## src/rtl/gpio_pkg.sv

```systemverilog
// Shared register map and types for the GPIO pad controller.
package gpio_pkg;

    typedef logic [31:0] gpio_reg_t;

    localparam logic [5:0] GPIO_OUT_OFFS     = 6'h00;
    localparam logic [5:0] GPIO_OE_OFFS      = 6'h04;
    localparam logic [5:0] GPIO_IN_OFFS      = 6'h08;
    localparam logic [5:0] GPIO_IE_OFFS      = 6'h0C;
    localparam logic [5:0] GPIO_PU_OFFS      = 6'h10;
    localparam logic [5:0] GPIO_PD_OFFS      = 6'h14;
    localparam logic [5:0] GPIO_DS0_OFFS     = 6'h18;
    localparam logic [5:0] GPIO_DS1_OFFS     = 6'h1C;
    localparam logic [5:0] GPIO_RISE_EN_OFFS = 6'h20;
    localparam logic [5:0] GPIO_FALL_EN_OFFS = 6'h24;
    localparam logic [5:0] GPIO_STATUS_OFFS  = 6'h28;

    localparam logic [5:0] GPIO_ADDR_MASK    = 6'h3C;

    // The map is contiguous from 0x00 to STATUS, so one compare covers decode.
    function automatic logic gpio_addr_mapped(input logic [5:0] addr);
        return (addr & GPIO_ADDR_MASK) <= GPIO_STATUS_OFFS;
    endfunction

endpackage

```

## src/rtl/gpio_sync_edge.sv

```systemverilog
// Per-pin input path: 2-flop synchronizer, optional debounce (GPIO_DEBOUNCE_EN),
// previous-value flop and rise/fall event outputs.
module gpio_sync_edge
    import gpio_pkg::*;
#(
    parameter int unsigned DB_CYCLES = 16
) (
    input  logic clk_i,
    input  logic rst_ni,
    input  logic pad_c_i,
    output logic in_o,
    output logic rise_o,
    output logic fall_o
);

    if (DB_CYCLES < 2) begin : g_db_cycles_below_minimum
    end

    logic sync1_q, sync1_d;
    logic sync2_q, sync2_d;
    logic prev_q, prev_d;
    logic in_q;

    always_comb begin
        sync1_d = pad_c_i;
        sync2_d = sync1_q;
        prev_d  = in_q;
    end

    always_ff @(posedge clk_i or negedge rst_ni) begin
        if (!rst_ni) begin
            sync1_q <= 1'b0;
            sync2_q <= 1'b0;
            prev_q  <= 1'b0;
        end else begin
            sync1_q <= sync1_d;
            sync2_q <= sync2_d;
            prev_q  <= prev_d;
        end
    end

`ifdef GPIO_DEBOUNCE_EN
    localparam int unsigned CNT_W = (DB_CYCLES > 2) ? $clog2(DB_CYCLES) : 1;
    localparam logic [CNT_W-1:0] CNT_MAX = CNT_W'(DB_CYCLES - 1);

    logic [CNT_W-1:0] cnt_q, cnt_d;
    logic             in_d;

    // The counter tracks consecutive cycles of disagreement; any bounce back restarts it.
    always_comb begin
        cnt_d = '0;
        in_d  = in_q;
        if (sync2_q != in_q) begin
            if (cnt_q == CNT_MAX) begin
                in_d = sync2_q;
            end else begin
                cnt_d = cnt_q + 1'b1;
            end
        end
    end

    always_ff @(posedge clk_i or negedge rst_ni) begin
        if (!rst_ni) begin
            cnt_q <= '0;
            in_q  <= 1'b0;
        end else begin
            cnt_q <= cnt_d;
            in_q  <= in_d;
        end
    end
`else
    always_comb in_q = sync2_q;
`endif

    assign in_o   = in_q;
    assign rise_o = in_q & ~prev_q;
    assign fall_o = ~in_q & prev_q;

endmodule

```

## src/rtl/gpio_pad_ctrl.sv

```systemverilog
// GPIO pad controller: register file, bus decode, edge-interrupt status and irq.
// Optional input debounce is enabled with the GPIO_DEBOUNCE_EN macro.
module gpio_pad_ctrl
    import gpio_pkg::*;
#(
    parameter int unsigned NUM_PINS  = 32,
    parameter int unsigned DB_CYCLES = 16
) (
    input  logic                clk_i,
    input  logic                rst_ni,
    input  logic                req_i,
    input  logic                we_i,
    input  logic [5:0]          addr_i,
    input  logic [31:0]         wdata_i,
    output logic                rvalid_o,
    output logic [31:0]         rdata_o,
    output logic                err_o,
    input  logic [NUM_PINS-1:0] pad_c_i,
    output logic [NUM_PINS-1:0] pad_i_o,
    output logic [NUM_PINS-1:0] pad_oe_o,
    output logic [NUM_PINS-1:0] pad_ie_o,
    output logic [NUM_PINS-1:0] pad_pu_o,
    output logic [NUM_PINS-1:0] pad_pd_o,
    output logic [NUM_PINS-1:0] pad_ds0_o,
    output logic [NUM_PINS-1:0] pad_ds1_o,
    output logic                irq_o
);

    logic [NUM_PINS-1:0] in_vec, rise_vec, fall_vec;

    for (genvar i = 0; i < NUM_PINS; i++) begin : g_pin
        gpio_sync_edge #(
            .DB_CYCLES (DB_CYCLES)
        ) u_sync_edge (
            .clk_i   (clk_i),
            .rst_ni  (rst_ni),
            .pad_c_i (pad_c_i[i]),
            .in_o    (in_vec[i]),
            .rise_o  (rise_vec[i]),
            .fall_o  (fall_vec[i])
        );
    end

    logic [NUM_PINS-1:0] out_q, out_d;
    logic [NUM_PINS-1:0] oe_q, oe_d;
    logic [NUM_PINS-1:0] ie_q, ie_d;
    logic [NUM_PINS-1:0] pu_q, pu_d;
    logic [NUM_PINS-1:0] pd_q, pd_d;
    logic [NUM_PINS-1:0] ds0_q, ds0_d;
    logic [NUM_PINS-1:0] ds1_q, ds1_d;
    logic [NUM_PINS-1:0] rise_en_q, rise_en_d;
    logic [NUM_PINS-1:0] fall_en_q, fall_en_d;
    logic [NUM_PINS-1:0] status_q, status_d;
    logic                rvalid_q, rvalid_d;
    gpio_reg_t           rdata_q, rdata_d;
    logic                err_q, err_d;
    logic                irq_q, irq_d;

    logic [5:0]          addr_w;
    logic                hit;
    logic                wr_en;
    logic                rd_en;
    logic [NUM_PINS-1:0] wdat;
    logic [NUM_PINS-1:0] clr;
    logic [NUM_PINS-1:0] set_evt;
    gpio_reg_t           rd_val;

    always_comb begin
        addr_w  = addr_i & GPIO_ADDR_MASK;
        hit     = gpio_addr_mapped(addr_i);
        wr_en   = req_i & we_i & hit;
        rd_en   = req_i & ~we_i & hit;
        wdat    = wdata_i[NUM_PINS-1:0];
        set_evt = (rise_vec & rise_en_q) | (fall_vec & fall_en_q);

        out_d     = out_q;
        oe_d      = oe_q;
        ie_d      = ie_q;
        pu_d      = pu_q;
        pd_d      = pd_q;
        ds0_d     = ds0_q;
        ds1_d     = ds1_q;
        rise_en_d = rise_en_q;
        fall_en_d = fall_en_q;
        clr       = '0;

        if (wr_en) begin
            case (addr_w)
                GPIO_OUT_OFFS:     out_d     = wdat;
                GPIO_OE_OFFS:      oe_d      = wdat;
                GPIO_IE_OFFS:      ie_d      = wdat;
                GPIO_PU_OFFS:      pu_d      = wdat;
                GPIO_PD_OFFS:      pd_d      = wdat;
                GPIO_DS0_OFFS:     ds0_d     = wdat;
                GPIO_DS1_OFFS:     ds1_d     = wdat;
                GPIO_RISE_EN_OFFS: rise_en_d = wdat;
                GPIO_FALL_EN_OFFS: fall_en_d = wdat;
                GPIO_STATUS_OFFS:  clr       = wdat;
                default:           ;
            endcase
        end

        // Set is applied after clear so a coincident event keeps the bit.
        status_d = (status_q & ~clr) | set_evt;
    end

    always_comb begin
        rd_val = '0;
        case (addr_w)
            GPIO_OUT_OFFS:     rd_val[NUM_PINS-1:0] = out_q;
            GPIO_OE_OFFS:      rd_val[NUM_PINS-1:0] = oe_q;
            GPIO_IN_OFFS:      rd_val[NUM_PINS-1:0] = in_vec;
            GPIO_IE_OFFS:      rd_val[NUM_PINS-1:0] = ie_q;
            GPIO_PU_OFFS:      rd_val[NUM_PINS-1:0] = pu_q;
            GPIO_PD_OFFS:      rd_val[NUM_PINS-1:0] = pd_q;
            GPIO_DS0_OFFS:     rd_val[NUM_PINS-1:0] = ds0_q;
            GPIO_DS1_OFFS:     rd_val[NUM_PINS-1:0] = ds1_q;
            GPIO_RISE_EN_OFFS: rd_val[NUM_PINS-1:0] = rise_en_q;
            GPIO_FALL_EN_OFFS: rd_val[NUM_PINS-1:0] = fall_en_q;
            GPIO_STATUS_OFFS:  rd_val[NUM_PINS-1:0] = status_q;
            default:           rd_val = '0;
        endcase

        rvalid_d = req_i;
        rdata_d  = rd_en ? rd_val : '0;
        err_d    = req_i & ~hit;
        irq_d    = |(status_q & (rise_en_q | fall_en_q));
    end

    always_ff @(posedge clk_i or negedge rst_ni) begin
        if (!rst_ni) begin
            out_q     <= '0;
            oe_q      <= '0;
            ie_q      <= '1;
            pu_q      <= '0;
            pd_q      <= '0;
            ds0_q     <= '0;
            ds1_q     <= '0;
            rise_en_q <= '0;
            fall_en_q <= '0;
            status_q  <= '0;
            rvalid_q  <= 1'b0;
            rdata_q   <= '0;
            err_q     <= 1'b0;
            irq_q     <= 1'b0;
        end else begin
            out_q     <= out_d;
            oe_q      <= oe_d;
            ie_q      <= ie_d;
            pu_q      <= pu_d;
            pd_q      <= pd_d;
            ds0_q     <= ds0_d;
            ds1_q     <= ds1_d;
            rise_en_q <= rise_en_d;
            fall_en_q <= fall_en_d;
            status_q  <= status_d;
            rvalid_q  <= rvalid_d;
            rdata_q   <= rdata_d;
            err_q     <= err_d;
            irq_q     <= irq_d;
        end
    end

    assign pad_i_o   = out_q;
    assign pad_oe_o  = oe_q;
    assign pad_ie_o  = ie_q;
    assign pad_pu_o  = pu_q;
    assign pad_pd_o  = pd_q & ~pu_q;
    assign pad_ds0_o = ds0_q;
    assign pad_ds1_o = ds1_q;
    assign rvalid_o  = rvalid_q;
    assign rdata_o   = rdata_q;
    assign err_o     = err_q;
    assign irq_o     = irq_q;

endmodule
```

************

**What is expected**
Whenever the string "unsigned" shows up in a line of the records, that line counts; state how many lines count, and only that.

**Task answer**
4